Thursday, Oct. 29, 2003

John Molloy thinks he knows what drives a man to marry.

The market researcher and author interviewed 2,500 couples coming out of marriage-license bureaus for his new book, "Why Men Marry Some Women and Not Others" (Warner Books, $21.95).

If you look at his book as a new version of "The Rules" (which I never followed), it's more like a guide on how to get a guy to marry you. His lesson is to think like a business executive: find your market, set goals and enforce deadlines. Now that doesn't sound very romantic.

But could he be right?

My unscientific research of my friends indicates the road to marriage isn't so regimented. There are bumps like "starter marriages" (when you realize in your 20s that your first marriage was a mistake) or other priorities, like establishing a career first.

I'm 33, and this is my first marriage.
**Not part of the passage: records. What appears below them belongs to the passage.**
<file path="src/design/csa_pkg.sv">
`default_nettype none

package csa_pkg;

	// block number, round count and round-start tag
	localparam int DATA_WIDTH = 32;

	// candidate key, five bytes
	localparam int CW_IN_WIDTH = 40;

	// control word and mixed result, eight bytes
	localparam int CW_WIDTH = 64;

	localparam int BYTE_WIDTH = 8;
	localparam int CW_BYTES = CW_WIDTH / BYTE_WIDTH;

	// byte 6 of every control word built by this engine
	localparam logic [BYTE_WIDTH-1:0] ENGINE_ID = 8'd8;

	// one search job as delivered by the external FIFO
	typedef struct packed {
		logic [DATA_WIDTH-1:0]  block;
		logic [CW_IN_WIDTH-1:0] cand;
		logic [DATA_WIDTH-1:0]  times;
		logic [DATA_WIDTH-1:0]  times_start;
	} csa_job_t;

	// expanded control word, still tagged with its job
	typedef struct packed {
		csa_job_t            job;
		logic [CW_WIDTH-1:0] cw;
	} csa_word_t;

	// final word after all rounds
	typedef struct packed {
		csa_job_t            job;
		logic [CW_WIDTH-1:0] out;
	} csa_result_t;

endpackage

`default_nettype wire

</file>
<file path="src/design/csa_job_fetch.sv">
`timescale 1ns/100ps
`default_nettype none

module csa_job_fetch (
	input  wire               clk,
	input  wire               rst_n,

	input  wire               fifo_ready_i,
	output logic              fifo_ren_o,
	input  wire csa_pkg::csa_job_t job_i,

	output logic              job_valid_o,
	output csa_pkg::csa_job_t job_o,
	input  wire               job_take_i
);

	// read issued last cycle so data is on job_i now
	logic rd_pend;

	// one read at a time and only into an empty slot
	assign fifo_ren_o = fifo_ready_i && !rd_pend && !job_valid_o;

	always_ff @(posedge clk) begin
		if (!rst_n) begin
			rd_pend     <= 1'b0;
			job_valid_o <= 1'b0;
		end else begin
			rd_pend <= fifo_ren_o;

			if (rd_pend) begin
				// slot is known empty here so no take can collide
				job_valid_o <= 1'b1;
			end else if (job_take_i) begin
				job_valid_o <= 1'b0;
			end
		end
	end

	// held job captured with a FIFO read latency of one
	always_ff @(posedge clk) begin
		if (rd_pend) begin
			job_o <= job_i;
		end
	end

	// never read from an empty FIFO or over a held job
	assert property (
		@(posedge clk) disable iff (!rst_n)
		fifo_ren_o |-> fifo_ready_i && !job_valid_o
	);

endmodule

`default_nettype wire

</file>
<file path="src/design/csa_cw_builder.sv">
`timescale 1ns/100ps
`default_nettype none

module csa_cw_builder (
	input  wire                clk,
	input  wire                rst_n,

	input  wire                job_valid_i,
	input  wire csa_pkg::csa_job_t job_i,
	output logic               job_take_o,

	output logic               word_valid_o,
	output csa_pkg::csa_word_t word_o,
	input  wire                word_take_i
);

	// candidate plus engine id with both DVB checksum bytes
	function automatic logic [csa_pkg::CW_WIDTH-1:0] build_cw(
		input logic [csa_pkg::CW_IN_WIDTH-1:0] cand
	);
		logic [csa_pkg::BYTE_WIDTH-1:0] lo_sum;
		logic [csa_pkg::BYTE_WIDTH-1:0] hi_sum;

		// byte 3 covers bytes 0..2
		lo_sum = cand[7:0] + cand[15:8] + cand[23:16];
		// byte 7 covers bytes 4..6
		hi_sum = cand[31:24] + cand[39:32] + csa_pkg::ENGINE_ID;

		return {hi_sum, csa_pkg::ENGINE_ID, cand[39:24], lo_sum, cand[23:0]};
	endfunction

	// slot free now or freed by the round engine this cycle
	assign job_take_o = job_valid_i && (!word_valid_o || word_take_i);

	always_ff @(posedge clk) begin
		if (!rst_n) begin
			word_valid_o <= 1'b0;
		end else if (job_take_o) begin
			word_valid_o <= 1'b1;
		end else if (word_take_i) begin
			word_valid_o <= 1'b0;
		end
	end

	always_ff @(posedge clk) begin
		if (job_take_o) begin
			word_o.job <= job_i;
			word_o.cw  <= build_cw(job_i.cand);
		end
	end

	// held word stays put until the engine takes it
	assert property (
		@(posedge clk) disable iff (!rst_n)
		word_valid_o && !word_take_i |=> $stable(word_o)
	);

endmodule

`default_nettype wire

</file>
<file path="src/design/csa_round_engine.sv">
`timescale 1ns/100ps
`default_nettype none

module csa_round_engine (
	input  wire                  clk,
	input  wire                  rst_n,

	input  wire                  word_valid_i,
	input  wire csa_pkg::csa_word_t word_i,
	output logic                 word_take_o,

	output logic                 ready_o,
	output csa_pkg::csa_result_t result_o
);

	logic                           busy;
	logic [csa_pkg::DATA_WIDTH-1:0] round_cnt;
	logic                           last_round;

	// working copy of the job and word while rounds run
	csa_pkg::csa_job_t              job_q;
	logic [csa_pkg::CW_WIDTH-1:0]   work;

	logic [csa_pkg::BYTE_WIDTH-1:0] round_tag;
	logic [csa_pkg::CW_WIDTH-1:0]   first_word;
	logic [csa_pkg::CW_WIDTH-1:0]   next_word;

	// one mixing round rotates left by a byte and folds the old byte sum
	// and the round tag into the new byte 0
	function automatic logic [csa_pkg::CW_WIDTH-1:0] mix_round(
		input logic [csa_pkg::CW_WIDTH-1:0]   w,
		input logic [csa_pkg::BYTE_WIDTH-1:0] tag
	);
		logic [csa_pkg::BYTE_WIDTH-1:0] sum;
		logic [csa_pkg::CW_WIDTH-1:0]   rot;

		sum = '0;
		for (int i = 0; i < csa_pkg::CW_BYTES; i++) begin
			sum = sum + w[i*csa_pkg::BYTE_WIDTH +: csa_pkg::BYTE_WIDTH];
		end

		rot = {w[csa_pkg::CW_WIDTH-csa_pkg::BYTE_WIDTH-1:0],
			w[csa_pkg::CW_WIDTH-1 -: csa_pkg::BYTE_WIDTH]};
		rot[csa_pkg::BYTE_WIDTH-1:0] = rot[csa_pkg::BYTE_WIDTH-1:0] ^ sum ^ tag;
		return rot;
	endfunction

	// idle also excludes the cycle that presents a result
	assign word_take_o = word_valid_i && !busy && !ready_o;

	// round 0 runs on the take edge itself
	assign first_word = mix_round(word_i.cw, word_i.job.times_start[7:0]);

	// later rounds use k = round_cnt
	assign round_tag  = job_q.times_start[7:0] + round_cnt[7:0];
	assign next_word  = mix_round(work, round_tag);
	assign last_round = (round_cnt == job_q.times - 1'b1);

	always_ff @(posedge clk) begin
		if (!rst_n) begin
			busy      <= 1'b0;
			round_cnt <= '0;
			ready_o   <= 1'b0;
			result_o  <= '0;
		end else begin
			ready_o <= 1'b0;

			if (word_take_o) begin
				round_cnt <= 1;
				if (word_i.job.times == '0) begin
					// no rounds so the plain control word goes back
					result_o.job <= word_i.job;
					result_o.out <= word_i.cw;
					ready_o      <= 1'b1;
				end else if (word_i.job.times == 1) begin
					result_o.job <= word_i.job;
					result_o.out <= first_word;
					ready_o      <= 1'b1;
				end else begin
					busy <= 1'b1;
				end
			end else if (busy) begin
				round_cnt <= round_cnt + 1'b1;
				if (last_round) begin
					result_o.job <= job_q;
					result_o.out <= next_word;
					ready_o      <= 1'b1;
					busy         <= 1'b0;
				end
			end
		end
	end

	always_ff @(posedge clk) begin
		if (word_take_o) begin
			job_q <= word_i.job;
			work  <= first_word;
		end else if (busy) begin
			work <= next_word;
		end
	end

	// ready is a strobe and never a level
	assert property (
		@(posedge clk) disable iff (!rst_n)
		ready_o |=> !ready_o
	);

	// a taken word occupies the engine at least through the next cycle
	assert property (
		@(posedge clk) disable iff (!rst_n)
		word_take_o |=> !word_take_o
	);

endmodule

`default_nettype wire

</file>
<file path="src/design/csa_calc_logic.sv">
`timescale 1ns/100ps
`default_nettype none

module csa_calc_logic (
	input  wire                  clk,
	input  wire                  rst_n,

	// external job FIFO
	input  wire                  fifo_ready_i,
	output logic                 fifo_ren_o,
	input  wire csa_pkg::csa_job_t job_i,

	// result strobe and data
	output logic                 ready_o,
	output csa_pkg::csa_result_t result_o
);

	// fetch to builder
	logic               job_valid;
	logic               job_take;
	csa_pkg::csa_job_t  job;

	// builder to round engine
	logic               word_valid;
	logic               word_take;
	csa_pkg::csa_word_t word;

	csa_job_fetch fetch0 (
		.clk          (clk),
		.rst_n        (rst_n),
		.fifo_ready_i (fifo_ready_i),
		.fifo_ren_o   (fifo_ren_o),
		.job_i        (job_i),
		.job_valid_o  (job_valid),
		.job_o        (job),
		.job_take_i   (job_take)
	);

	csa_cw_builder builder0 (
		.clk          (clk),
		.rst_n        (rst_n),
		.job_valid_i  (job_valid),
		.job_i        (job),
		.job_take_o   (job_take),
		.word_valid_o (word_valid),
		.word_o       (word),
		.word_take_i  (word_take)
	);

	csa_round_engine engine0 (
		.clk          (clk),
		.rst_n        (rst_n),
		.word_valid_i (word_valid),
		.word_i       (word),
		.word_take_o  (word_take),
		.ready_o      (ready_o),
		.result_o     (result_o)
	);

endmodule

`default_nettype wire

</file>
There were years when I received dishes and glassware for my birthday and Christmas, perhaps because my mother wondered whether my name would ever appear on a bridal registry.
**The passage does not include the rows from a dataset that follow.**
$ cat config.mk
export PLATFORM = sky130hd
export DESIGN_NAME = readyScoreboard
export DESIGN_NICKNAME = d
export VERILOG_FILES = /design/src/regReadPkg.sv /design/src/readyScoreboard.sv
export VERILOG_INCLUDE_DIRS = /design/src
export SDC_FILE = /design/constraint.sdc
export NUM_CORES = 1
export LEC_CHECK = 0
export ABC_AREA = 0
export BUFFER_PORTS_ARGS = -buffer_cell sky130_fd_sc_hd__buf_2
export CORE_UTILIZATION = 40
export DETAILED_ROUTE_END_ITERATION = 8
export PLACE_DENSITY_LB_ADDON = 0.25
export SYNTH_ARGS = -nofsm -noshare
export SYNTH_HDL_FRONTEND = slang
export SYNTH_SLANG_ARGS = --single-unit
$ cat constraint.sdc
create_clock -name clk -period 2.5 [get_ports clk]
set_clock_uncertainty 0.15 [all_clocks]
set_input_delay 0.125 -clock clk [delete_from_list [all_inputs] [get_ports clk]]
set_output_delay 0.125 -clock clk [all_outputs]
set_load 0.02 [all_outputs]
$ cat src/regRead_defines.svh
// Register-read stage sizes
`ifndef REGREAD_DEFINES_SVH
`define REGREAD_DEFINES_SVH

// Physical register file
`define PHYS_REGS   64
`define PHYS_LOG    6
`define ARCH_REGS   32    // Ready out of reset
`define DATA_W      32

// Branch checkpoints
`define CHECKPOINTS 4
`define CHK_LOG     2

// Remaining packet fields
`define OPCODE_W    8
`define IMM_W       16
`define PC_W        32

`endif

$ cat src/regReadPkg.sv
// Register-read stage types
`include "regRead_defines.svh"

package regReadPkg;

  typedef logic [`PHYS_LOG-1:0]    physTag_t;
  typedef logic [`DATA_W-1:0]      regData_t;
  typedef logic [`CHECKPOINTS-1:0] chkMask_t;
  typedef logic [`CHK_LOG-1:0]     chkId_t;
  typedef logic [`OPCODE_W-1:0]    opcode_t;
  typedef logic [`IMM_W-1:0]       imm_t;
  typedef logic [`PC_W-1:0]        pc_t;
  typedef logic [`PHYS_REGS-1:0]   readyVec_t;

  // Packet as it leaves the issue queue
  typedef struct packed {
    chkMask_t branchMask;
    physTag_t src1;
    physTag_t src2;
    physTag_t dest;
    opcode_t  opcode;
    imm_t     imm;
    pc_t      pc;
  } issuePkt_t;

  typedef struct packed {
    physTag_t dest;
    regData_t data;
  } wbPkt_t;

  // Issue packet with both operands attached
  typedef struct packed {
    issuePkt_t inst;
    regData_t  opnd1;
    regData_t  opnd2;
  } readPkt_t;

  typedef struct packed {
    logic     valid;
    physTag_t tag;
  } unmapPkt_t;

  // Branch resolution
  typedef struct packed {
    logic   verified;
    logic   mispredict;
    chkId_t chkId;
  } ctrlPkt_t;

endpackage

$ cat src/readyScoreboard.sv
// Physical register ready scoreboard
`timescale 1ns/1ps
`include "regRead_defines.svh"

module readyScoreboard (
  input  logic                          clk,
  input  logic                          rstN_i,
  input  logic                          exception_i,
  input  regReadPkg::unmapPkt_t   [1:0] unmapPkt_i,
  input  regReadPkg::physTag_t    [1:0] wakeTag_i,
  input  logic                    [1:0] wakeValid_i,
  input  regReadPkg::wbPkt_t      [1:0] wbPkt_i,
  input  logic                    [1:0] wbValid_i,
  output regReadPkg::readyVec_t         phyRegRdy_o
);

  import regReadPkg::*;

  // Architectural registers ready, the rest pending
  localparam readyVec_t ARCH_READY = readyVec_t'({`ARCH_REGS{1'b1}});

  always_ff @(posedge clk or negedge rstN_i)
  begin
    if (!rstN_i)
      phyRegRdy_o <= ARCH_READY;
    else if (exception_i)
      phyRegRdy_o <= ARCH_READY;
    else
    begin
      for (int u = 0; u < 2; u++)
      begin
        if (unmapPkt_i[u].valid)
          phyRegRdy_o[unmapPkt_i[u].tag] <= 1'b0;
      end
      // Sets come after clears so they win
      for (int k = 0; k < 2; k++)
      begin
        if (wakeValid_i[k])
          phyRegRdy_o[wakeTag_i[k]] <= 1'b1;
        if (wbValid_i[k])
          phyRegRdy_o[wbPkt_i[k].dest] <= 1'b1;
      end
    end
  end

endmodule

# [Word-level counts from Yosys, hierarchy flattened]
# Index checks and enable logic that the tools add are counted.
[classes] n_lt_le_gt_ge=12 muxes=24 bitwise_logic=8 reduce_logical=6
[ops] operator="$mux W64" n=12
[ops] operator="$or A64 B64 Y64" n=4
[ops] operator="$and A64 B64 Y64" n=2
[ops] operator="$not A64 Y64" n=2
[ops] operator="$lt A6 B7 Y1 const B" n=6
[ops] operator="$demux W1 S6" n=6
[ops] operator="$ge A6 B1 Y1 const B" n=6
[ops] operator="$logic_and A1 B1 Y1" n=6
[ops] operator="$mux W1" n=6
[word_totals] regBits=64 inputBits=109 wordCells=51

# [Depth between registers and ports, before layout]
[logic_depth] word_depth=23 ltp_mapped=6 ltp_nobuf=4

# [Least setup slack after synthesis]
# OpenSTA, ideal clock, no wires.
[synth_timing] kind="input to register" start="input port unmapPkt_i[11] (netlist bit)" end="register phyRegRdy_o[8]" setup_time_ps=94 arrival_time_ps=1251 required_ps=2256 slack_ps=1005 cell_stages=4 cell_sequence="buf_4 > nor3b_2 > a221oi_1 > or4_1"
[synth_via] elab_chain_cells=20
[synth_lines] element="from (decl)" line="readyScoreboard.sv:9" rtl="input regReadPkg::unmapPkt_t [1:0] unmapPkt_i,"
[synth_lines] element="$lt A6 B7 Y1 (not written as such) or $ge A6 B1 Y1 (tied branches)" line="readyScoreboard.sv:33" rtl="phyRegRdy_o[unmapPkt_i[u].tag] <= 1'b0;"
[synth_lines] element="$logic_and A1 B1 Y1 (not written as such)" line="readyScoreboard.sv:33"
[synth_lines] element="$mux W1 (not written as such)" line="readyScoreboard.sv:33"
[synth_lines] element="$demux W1 S6 (*)" line="readyScoreboard.sv:33"
[synth_lines] element="$not A64 Y64 (no line) (*)"
[synth_lines] element="$and A64 B64 Y64 (no line) (*)"
[synth_lines] element="$mux W64 (*)" line="readyScoreboard.sv:32" rtl="if (unmapPkt_i[u].valid)"
[synth_lines] element="$mux W64 (*)" line="readyScoreboard.sv:26" rtl="else if (exception_i)"
[synth_lines] element="[4 not listed]"
[synth_lines] element="$mux W64 (*)" line="readyScoreboard.sv:40" rtl="if (wbValid_i[k])"
[synth_lines] element="$mux W64 (*)" line="readyScoreboard.sv:26"
[synth_lines] element="$or A64 B64 Y64 (no line)"
[synth_lines] element="$mux W64 (*)" line="readyScoreboard.sv:38" rtl="if (wakeValid_i[k])"
[synth_lines] element="$mux W64 (*)" line="readyScoreboard.sv:26"
[synth_lines] element="$or A64 B64 Y64 (no line)"
[synth_lines] element="$mux W64 (*)" line="readyScoreboard.sv:40"
[synth_lines] element="$mux W64 (*)" line="readyScoreboard.sv:26"
[synth_lines] element="to (signal assigned)" line="readyScoreboard.sv:25" rtl="phyRegRdy_o <= ARCH_READY;"
[synth_lines] element="to (signal assigned)" line="readyScoreboard.sv:27" rtl="phyRegRdy_o <= ARCH_READY;"
[synth_lines] element="to (signal, indexed assignment)" line="readyScoreboard.sv:41" rtl="phyRegRdy_o[wbPkt_i[k].dest] <= 1'b1;"
[synth_lines] element="to (decl)" line="readyScoreboard.sv:14" rtl="output regReadPkg::readyVec_t phyRegRdy_o"
# Mark *: on every way between the ends. The rest lies on a longest branch, timed or not. The select of a mux whose other input is x is not followed.

# [Worst setup path after layout]
[layout_timing] start="input port wbPkt_i[32] (netlist bit)" end="register phyRegRdy_o[53]"
[layout_via] elab_chain_cells=13
[layout_lines] element="from (decl)" line="readyScoreboard.sv:12" rtl="input regReadPkg::wbPkt_t [1:0] wbPkt_i,"
[layout_lines] element="$lt A6 B7 Y1 (not written as such) or $ge A6 B1 Y1 (tied branches)" line="readyScoreboard.sv:41"
[layout_lines] element="$logic_and A1 B1 Y1 (not written as such)" line="readyScoreboard.sv:41"
[layout_lines] element="$mux W1 (not written as such)" line="readyScoreboard.sv:41"
[layout_lines] element="$demux W1 S6 (*)" line="readyScoreboard.sv:41"
[layout_lines] element="$or A64 B64 Y64 (no line) (*)"
[layout_lines] element="$mux W64 (*)" line="readyScoreboard.sv:40"
[layout_lines] element="$mux W64 (*)" line="readyScoreboard.sv:26"
[layout_lines] element="$or A64 B64 Y64 (no line)"
[layout_lines] element="$mux W64 (*)" line="readyScoreboard.sv:38"
[layout_lines] element="$mux W64 (*)" line="readyScoreboard.sv:26"
[layout_lines] element="$or A64 B64 Y64 (no line)"
[layout_lines] element="$mux W64 (*)" line="readyScoreboard.sv:40"
[layout_lines] element="$mux W64 (*)" line="readyScoreboard.sv:26"
# Marked as above.

==> run_results.csv <==
group,metric,value,unit
route,viasPerCell,6.91,
route,wl,21600,um
clock_network,cts_htree_levels,3,
placed_design,dp_hpwl,15600,um
final_layout,final_cell_mix,"buf_2 (108), o22ai_1 (103), nand2_1 (69)",
logic_synthesis,yosys-top-cells-area,"dfstp_2 (16%), dfrtp_1 (15%), o22ai_1 (12%), a221oi_1 (5.9%), a22oi_1 (5.7%)",
final_layout,top_register,"phyRegRdy_o",
clock_network,root_buffer,"clkbuf_16",
timing,hold_viol,0,
timing,period_share,65.2,%
route,routed-wl-met3,2490,um
placed_design,place.gp.congestion,1.01,
worst_setup_path,reg2reg_depth,3,
clock_network,cts_resized,0,
floorplanning,io_pins,173,
final_layout,nets,790,
logic_synthesis,synth_area,5170,sq um
final_layout,antenna_cells,0,
logic_synthesis,syn-instance-count,631,
logic_synthesis,synth_edf_count,0,
grt,grtUsageTotal,32.2,%
worst_setup_path,rr_startpoint,"phyRegRdy_o[27]$_DFF_PN1_",
logic_synthesis,async_flop_share,100,%
timing,clock.fmax,613,MHz
clock_network,post_cts_buffers,0,
worst_setup_path,r2r_end,"phyRegRdy_o[27]$_DFF_PN1_",
floorplanning,die_width,116,um
timing,setup_ws,869,ps
final_layout,multi_input_area,3040,sq um
clock_network,hold_buffers,1,
timing,worst_pin_slew,1130,ps
timing,period_needed,1630,ps
logic_synthesis,synth.yosys.warnings,0,
floorplanning,fp.dieH,116,um
floorplanning,die-area,13400,sq um
power,irDropWorstVdd,0.297,mV
final_layout,n_fill_cell,1311,
route,wl_per_cell,25.2,um
route,top_layer,"met4",
route,wl_met1,9370,um
logic_synthesis,ys_ff_latch,64,
route,dr_wl_met2,9180,um
route,num_vias,5926,
timing,slew_violations,0,
min_path,worstHoldPathType,"in -> reg",
logic_synthesis,synth_top_family_by_area,"simple AND/OR/NAND/NOR gates",
placed_design,dp_cells,841,
worst_setup_path,cp_data_arrival_time,1630,ps
route,first_iter_violations,1020,
grt,grt_overflow,0,
timing,rsz0062_at_grt,"false",
route,post-route-drc-count,0,
final_layout,utilization,47.2,%
placed_design,portBuffers,108,
grt,grt_pass1_vias,5274,
floorplanning,core_area,12600,sq um
worst_setup_path,endpoint,"phyRegRdy_o[53]$_DFF_PN0_",
worst_setup_path,crit_start,"wbPkt_i[32]",
final_layout,seq_area,1640,sq um
final_layout,drive_gt1_share,27.3,%
grt,antenna_found_initial,0,
logic_synthesis,synthAdderAreaFrac,0,%
clock_network,clkTransAtPathRegs,50,ps
worst_setup_path,critPathKind,"in -> reg",
clock_network,numCtsBuffers,9,
clock_network,cts_tree,"yes",
outcome,status,"finished, final reports clean",
logic_synthesis,synth-seq-area-share,31.7,%
route,drtAntennaViolNets,0,
logic_synthesis,syn_nets,740,
logic_synthesis,synth_top_area_share,16.3,%
logic_synthesis,synth.area.mux_share,0,%
power,leakagePower,2.27,nW
logic_synthesis,synth-simple-area-share,29.4,%
worst_setup_path,cp-end-kind,"flop",
timing,relSlewSlack,24.5,%
worst_setup_path,cp-start-kind,"primary input",
power,p_total,0.00295,W
floorplanning,start_util,41.0,%
final_layout,largest_reg_flops,64,
worst_setup_path,cp.required,2500,ps
final_layout,largestRegisters,"phyRegRdy_o: 64 flops",
timing,tns,0,ps
logic_synthesis,synth_compound_area_share,29.4,%
clock_network,clkLatencyLatePin,320,ps
final_layout,syn2layout_area_growth,15.0,%
flow_run,cap_violations,0,
clock_network,clock_sinks,64,
final_layout,fin_cells,858,
logic_synthesis,yosysUniqueCellTypes,45,
logic_synthesis,synth_top_flop_cell,"dfstp_2",
worst_setup_path,rrSetupSlack,1180,ps
timing,finalSetupViolations,0,
power,power_density,495,nW/um^2
final_layout,final_common_cell,"buf_2",
route,dr.pass1.iters,7,
grt,grt_max_degree,65,
worst_setup_path,worstPathMaxFanout,8,
placed_design,pre_cts_ws,661,ps
clock_network,clockBufferDepth,2,
grt,grt_pass1_wl,31700,um
logic_synthesis,synth-xor-area-share,0,%
logic_synthesis,synth_largest_area_cell,"dfstp_2",
floorplanning,fp-row-count,41,
logic_synthesis,avgSynthCellArea,8.20,sq um
## per-stage QoR
stage	area (sq um)	hold WS, ps
final	5950	204
after detailed placement	5620	202
after global placement	5620	186
after floorplan	5170	-321
after global routing	5950	260
after CTS	5950	200
## how the worst min path moves through the flow
stage | slack, ps | start | endpoint | cells after the start
2_1_floorplan | -320 | rstN_i | phyRegRdy_o[32]$_DFF_PN0_ | 0
3_3_place_gp | 190 | rstN_i | phyRegRdy_o[50]$_DFF_PN0_ | 2
3_5_place_dp | 200 | rstN_i | phyRegRdy_o[50]$_DFF_PN0_ | 2
4_1_cts | 200 | unmapPkt_i[7] | phyRegRdy_o[16]$_DFF_PN1_ | 5
5_1_grt | 260 | unmapPkt_i[7] | phyRegRdy_o[16]$_DFF_PN1_ | 5
6_report | 200 | unmapPkt_i[7] | phyRegRdy_o[16]$_DFF_PN1_ | 5
## cells in the mapped netlist, types with 9 or more instances
cell type and number:
o22ai_1 103, nand2_1 69, a22oi_1 39, clkbuf_1 37
a221oi_1 35, a21oi_1 32, dfrtp_1 32, dfstp_2 32
nor2_1 32, buf_2 30, inv_1 25, nor3_1 22
or4_1 16, nand4b_1 12, nand4bb_1 10, nand3b_1 9
## metal layers
metal	vias to the layer above	global-route usage, %
li1	2559	-
met1	2856	48.0
met2	458	46.0
met3	53	5.60
met4	0	12.1
met5	-	0
## critical path, cell delays in order
cell and delay (ps):
buf_2 140, nand4b_1 500, o22ai_1 180, a221oi_1 550, a21oi_1 130
## cell families (layout without fill, tap and decap cells)
logic type | Yosys count | in the layout
AO/OA/AOI/OAI | 223 | 223
buffers and inverters | 106 | 161
flip-flops | 64 | 64
AND/OR/NAND/NOR | 238 | 238
## layout make-up
cell class                      instances  area share [%]
Multi-Input combinational cell        461            51.1
Tap cell                              172            3.62
Clock inverter                          3            1.09
Timing Repair Buffer                  120            10.6
Inverter                               25            1.58
Clock buffer                           13            4.37
Sequential cell                        64            27.6
## power by group
group          switching, W  internal, W  total (W)
clock network      0.000442     0.000926    0.00137
registers         0.0000119      0.00107    0.00108
logic              0.000356     0.000145   0.000501
total              0.000810      0.00214    0.00294
Power figures use the tool's default switching activity.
I don't regret taking my time or calling off a near-wedding in my 20s. It gave me time to do things I wanted and figure out I wasn't the kind of person Molloy writes about as a model marrying kind: the kind of woman who pushes a man to marry. I'm not so sure pressure seals the deal.

The no-pressure approach worked for me. Last Christmas, my guy gave me a necklace in an engagement-ring box (a cruel trick if you ask me) to judge my reaction. Apparently, my reaction was "not so fast!" because he waited seven more months to pop the question. By then, I was ready.

If I hadn't been, I could find all sorts of doomsday predictions about how my chances of ever having children are dwindling every day or how I'd end up a spinster.

Business methods are all the rage in the publishing industry when it comes to husband-hunting strategy books. Just check out www.findahusbandafter35.com. It starts off asking "Why are you single?" (as if you did something wrong if you are.) There you'll find Rachel Greenwald, author of "Find a Husband After 35: What I Learned at Harvard Business School" (Ballantine Books, $ 22.95).

What's so wrong with being single? There are 28 million single women over the age of 35 in the United States, and I narrowly missed being one of them. I still find myself wanting to defend them, even though I have only a few weeks left as a singleton.

Before I stroll down the aisle, I'm still safe saying this: The business-strategy theory of finding a man makes me cringe. It's contrived to play on the fear of those 28 million single women. And as long as that's the kind of thing that makes the best-seller list, dating and mating will seem a lot more like acquisitions and takeovers than the stuff of life outside of work.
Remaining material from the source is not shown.